Moreover, we had not talked a quarter of an hour before I discovered that Jack's interpretation of the expression that the old man's face had worn was absolutely right. His kind and happy spirit was yearning for good fellowship. There was that in him which craved better companionship than his cold and soulless caretakers could give him. The dignified, thoughtful lines of his face softened as he talked to us in an eager, pleased way, rambling on of old times and old houses, and the good men and the dear women whom he had wed and buried.
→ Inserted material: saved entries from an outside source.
What follows belongs to an exercise in optimizing a design on an open flow for small area; a production flow would make more cautious choices. At most, simulation tests tie the RTL to the original design; equivalence was not proved. Power is estimated from default activity; no workload was simulated.

Setup of rev 12:
Design defog_top, start of the top module:
module defog_top(
	input	clk,
	input	nrst,
	input	[7:0]	r,
	input	[7:0]	g,
	input	[7:0]	b,
	input	hsync,
	input	vsync,
	input	en,
	input	frame_done_flag,
	input	[7:0]	atmos,
	output	[7:0]	defogged_r,
	output	[7:0]	defogged_g,
	output	[7:0]	defogged_b,
	output	o_hsync,
	output	o_vsync,
	output	o_en,
	output	reg [7:0]	max_of_dark
);
Size: about 1,100 cells after synthesis, about 340 flip-flops, roughly 73 I/O pins.
==> flow/config.mk <==
export PLATFORM = sky130hd
export DESIGN_NAME = defog_top
export DESIGN_NICKNAME = defog_top
export VERILOG_FILES = /design/flow/design.v
export SDC_FILE = /design/flow/constraint.sdc
export NUM_CORES = 4
export LEC_CHECK = 0
export ABC_AREA = 1
export CAP_MARGIN = 20
export CORE_MARGIN = 2
export CORE_UTILIZATION = 70
export PLACE_DENSITY = 0.8
export SLEW_MARGIN = 20
==> flow/constraint.sdc <==
create_clock -name core_clock -period 6.734 [get_ports {clk}]
set_input_delay 1.3468 -clock core_clock [delete_from_list [all_inputs] [get_ports {clk}]]
set_output_delay 1.3468 -clock core_clock [all_outputs]
set_load 0.01 [all_outputs]
run.sh (not shown) runs the stock make flow with config.mk's settings and CLKGATE_MAP_FILE= SYNTH_SCRIPT=/design/flow/synth_recipe.tcl, a recipe that flattens the netlist after the stock synthesis.
What rev 13 does differently from rev 12 at the input level:
- CTS_CLUSTER_SIZE now 30, previously not set
- CTS_BUF_LIST now sky130_fd_sc_hd__clkbuf_16, previously not set
- CTS_CLUSTER_DIAMETER now 80, previously not set
Findings:
Per the comparison of rev 13 with rev 12, post-route non-filler standard cell count down about 2.7%, first-pass GRT wire length down 10%, wire length on met3 down about 26%, total wirelength of the detailed-routed design down 3.3 mm.
No run of this note included a check of the RTL's function; only the layout flow was run.

Another version of the RTL of defog_top (not shown whole).
Size: about 920 cells after synthesis, about 73 I/O pins, roughly 12,000 µm² of cells after synthesis.
clock: 6.734 ns
lec_check: 0
abc_area: 1
cap_margin: 20
core_margin: 2
core_utilization: 70
place_density: 0.8
slew_margin: 20
standard.sh (not shown) runs the stock make flow with config.mk's settings and CLKGATE_MAP_FILE= SYNTH_SCRIPT=/design/flow/synth_recipe.tcl, a recipe that flattens the netlist after the stock synthesis.
==> flow/flow/run.sh <==
#!/bin/bash
# The standard layout (standard.sh, with its synthesis unchanged), with:
# - after synthesis, the netlist between the registers is improved for area;
#   registers keep their instances, names and cell types:
#   1. flow/fapol.py flips full-adder cells (FA is self-dual) to need fewer
#      inverters,
#   2. flow/resyn.sh re-maps the gates between registers and adders with ABC
#      for area;
# - port buffers: every input and output port still gets its own buffer,
#   the small sky130_fd_sc_hd__buf_1 instead of the default choice;
# - clock tree: sinks clustered into fewer, larger clusters, no dummy loads.
# Each tool's output goes to a log of its own in this folder.
set -euo pipefail
export BUFFER_PORTS_ARGS="-buffer_cell sky130_fd_sc_hd__buf_1"
export CTS_ARGS="-sink_clustering_enable -repair_clock_nets -sink_clustering_size 30 -sink_clustering_max_diameter 80 -buf_list sky130_fd_sc_hd__clkbuf_16 -dont_use_dummy_load"
bash standard.sh synth > synth.log 2>&1
R=orfs/results/${FLOW_PLATFORM}/defog_top/base
cp $R/1_2_yosys.v yosys_netlist.v
cp yosys_netlist.v net_in.v
if python3 flow/fapol.py net_in.v fapol_netlist.v > fapol.log 2>&1; then
  cp fapol_netlist.v net_in.v
fi
if bash flow/resyn.sh net_in.v resyn_netlist.v > resyn.log 2>&1; then
  cp resyn_netlist.v net_in.v
fi
cp net_in.v $R/1_2_yosys.v
touch $R/1_2_yosys.v
bash standard.sh > layout.log 2>&1
Other scripts of this flow, unchanged in this note and not shown: flow/flow/fapol.py, flow/flow/resyn.abc, flow/flow/resyn.sh
The baseline completed without violations.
He seemed to grow younger as he talked.

But in a very short time he showed that he was tired, and, lying back in his seat, he fell into that curious light slumber of old age that is not all sleep, but is partly a dim revery.

Jack watched him carefully until he was "off"—as Jack expressed it—and then he whispered softly to me.

"Great, ain't he? Wish you could have seen the fun when I started to take him in here. Nephew tried to make him believe he didn't want to come. Old man wouldn't have it. Said he thought a cigar would do him good. Nephew tried it again—I couldn't hear what he said. Then the old man got right up on his choker. His voice was just as sweet and mild as a May morning, but when he put the emphatics on, it sounded like a chunk of ice falling off a five-story building. 'Fred-er-ick,' says he, 'I am GOING into the SMOKING-CAR to have a little CONVEKSATION with the grandson of my old FRIEND, Judge McMarsters. I will see you, Frederick, on my RETURN.' Frederick turned pale green, and sat down. He just muttered something about sending the valet with him in case he wanted anything. I waited until the Bishop had a move on him, and then I slipped back and tapped Nephew Fred on the shoulder. 'Look here,' says I, 'your man stays just where he is. You may not have had a father yourself, but I have.' You don't think I said too much, do you?"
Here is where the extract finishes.